## Work instructions:
In the listing beneath this line, copy exactly the lines starting with the one containing "setup endpoints to" and going on through the one containing "compound gates | 14 | 14 | 0.125".
== Given data ==
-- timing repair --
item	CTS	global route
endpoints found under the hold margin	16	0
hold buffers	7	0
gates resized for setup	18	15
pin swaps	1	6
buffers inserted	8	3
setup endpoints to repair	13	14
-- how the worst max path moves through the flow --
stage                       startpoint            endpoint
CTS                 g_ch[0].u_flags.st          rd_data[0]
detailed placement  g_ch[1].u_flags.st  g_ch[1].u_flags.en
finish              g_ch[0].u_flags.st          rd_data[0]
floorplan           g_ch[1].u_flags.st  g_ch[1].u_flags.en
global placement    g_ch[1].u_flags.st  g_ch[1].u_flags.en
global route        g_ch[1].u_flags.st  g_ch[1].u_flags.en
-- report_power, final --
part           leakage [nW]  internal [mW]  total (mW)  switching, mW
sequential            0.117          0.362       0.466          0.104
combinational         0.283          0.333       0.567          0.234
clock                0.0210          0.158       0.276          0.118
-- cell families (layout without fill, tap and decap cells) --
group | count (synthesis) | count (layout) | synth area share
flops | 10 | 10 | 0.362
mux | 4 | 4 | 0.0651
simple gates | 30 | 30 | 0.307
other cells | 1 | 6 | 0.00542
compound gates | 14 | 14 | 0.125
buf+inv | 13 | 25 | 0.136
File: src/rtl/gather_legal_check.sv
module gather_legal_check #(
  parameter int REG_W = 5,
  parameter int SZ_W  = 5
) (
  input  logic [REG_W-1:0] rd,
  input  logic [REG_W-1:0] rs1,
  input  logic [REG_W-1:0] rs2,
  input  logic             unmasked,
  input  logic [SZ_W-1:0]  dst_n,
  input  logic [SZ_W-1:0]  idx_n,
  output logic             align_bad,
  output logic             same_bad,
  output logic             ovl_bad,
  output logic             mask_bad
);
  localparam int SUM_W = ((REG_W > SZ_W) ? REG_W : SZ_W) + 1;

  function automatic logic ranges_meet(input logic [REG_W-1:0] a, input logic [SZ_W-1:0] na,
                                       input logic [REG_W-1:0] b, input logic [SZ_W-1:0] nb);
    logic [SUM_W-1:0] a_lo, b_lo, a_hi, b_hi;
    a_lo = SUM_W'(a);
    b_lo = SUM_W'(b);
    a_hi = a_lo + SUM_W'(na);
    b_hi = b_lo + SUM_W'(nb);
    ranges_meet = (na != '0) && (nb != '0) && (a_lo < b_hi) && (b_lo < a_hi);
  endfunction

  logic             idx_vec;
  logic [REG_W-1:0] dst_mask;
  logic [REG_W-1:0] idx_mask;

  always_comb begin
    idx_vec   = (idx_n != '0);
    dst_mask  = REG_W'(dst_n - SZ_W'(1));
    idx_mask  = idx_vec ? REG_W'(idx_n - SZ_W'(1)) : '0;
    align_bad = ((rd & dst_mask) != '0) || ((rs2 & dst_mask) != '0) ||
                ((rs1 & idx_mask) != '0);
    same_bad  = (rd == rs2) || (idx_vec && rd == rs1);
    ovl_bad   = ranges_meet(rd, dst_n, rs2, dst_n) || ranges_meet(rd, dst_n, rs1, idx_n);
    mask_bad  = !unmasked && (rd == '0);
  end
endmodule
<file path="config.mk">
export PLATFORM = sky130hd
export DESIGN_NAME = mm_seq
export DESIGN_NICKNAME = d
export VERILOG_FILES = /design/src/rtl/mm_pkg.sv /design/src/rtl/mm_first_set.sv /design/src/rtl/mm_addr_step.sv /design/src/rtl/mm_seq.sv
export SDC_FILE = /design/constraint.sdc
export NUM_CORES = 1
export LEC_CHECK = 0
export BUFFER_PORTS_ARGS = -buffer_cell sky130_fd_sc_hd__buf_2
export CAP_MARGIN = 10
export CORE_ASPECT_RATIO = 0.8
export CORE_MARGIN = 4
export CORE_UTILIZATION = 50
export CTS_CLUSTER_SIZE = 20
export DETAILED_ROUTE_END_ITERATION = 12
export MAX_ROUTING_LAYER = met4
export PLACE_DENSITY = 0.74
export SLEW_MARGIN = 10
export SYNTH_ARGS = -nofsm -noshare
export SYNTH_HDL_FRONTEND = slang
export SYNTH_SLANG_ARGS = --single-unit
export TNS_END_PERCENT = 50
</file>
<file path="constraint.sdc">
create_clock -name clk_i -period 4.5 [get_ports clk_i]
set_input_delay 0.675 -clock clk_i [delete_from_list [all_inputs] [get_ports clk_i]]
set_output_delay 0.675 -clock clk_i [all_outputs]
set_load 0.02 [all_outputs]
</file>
===
## Task response:
setup endpoints to repair	13	14
-- how the worst max path moves through the flow --
stage                       startpoint            endpoint
CTS                 g_ch[0].u_flags.st          rd_data[0]
detailed placement  g_ch[1].u_flags.st  g_ch[1].u_flags.en
finish              g_ch[0].u_flags.st          rd_data[0]
floorplan           g_ch[1].u_flags.st  g_ch[1].u_flags.en
global placement    g_ch[1].u_flags.st  g_ch[1].u_flags.en
global route        g_ch[1].u_flags.st  g_ch[1].u_flags.en
-- report_power, final --
part           leakage [nW]  internal [mW]  total (mW)  switching, mW
sequential            0.117          0.362       0.466          0.104
combinational         0.283          0.333       0.567          0.234
clock                0.0210          0.158       0.276          0.118
-- cell families (layout without fill, tap and decap cells) --
group | count (synthesis) | count (layout) | synth area share
flops | 10 | 10 | 0.362
mux | 4 | 4 | 0.0651
simple gates | 30 | 30 | 0.307
other cells | 1 | 6 | 0.00542
compound gates | 14 | 14 | 0.125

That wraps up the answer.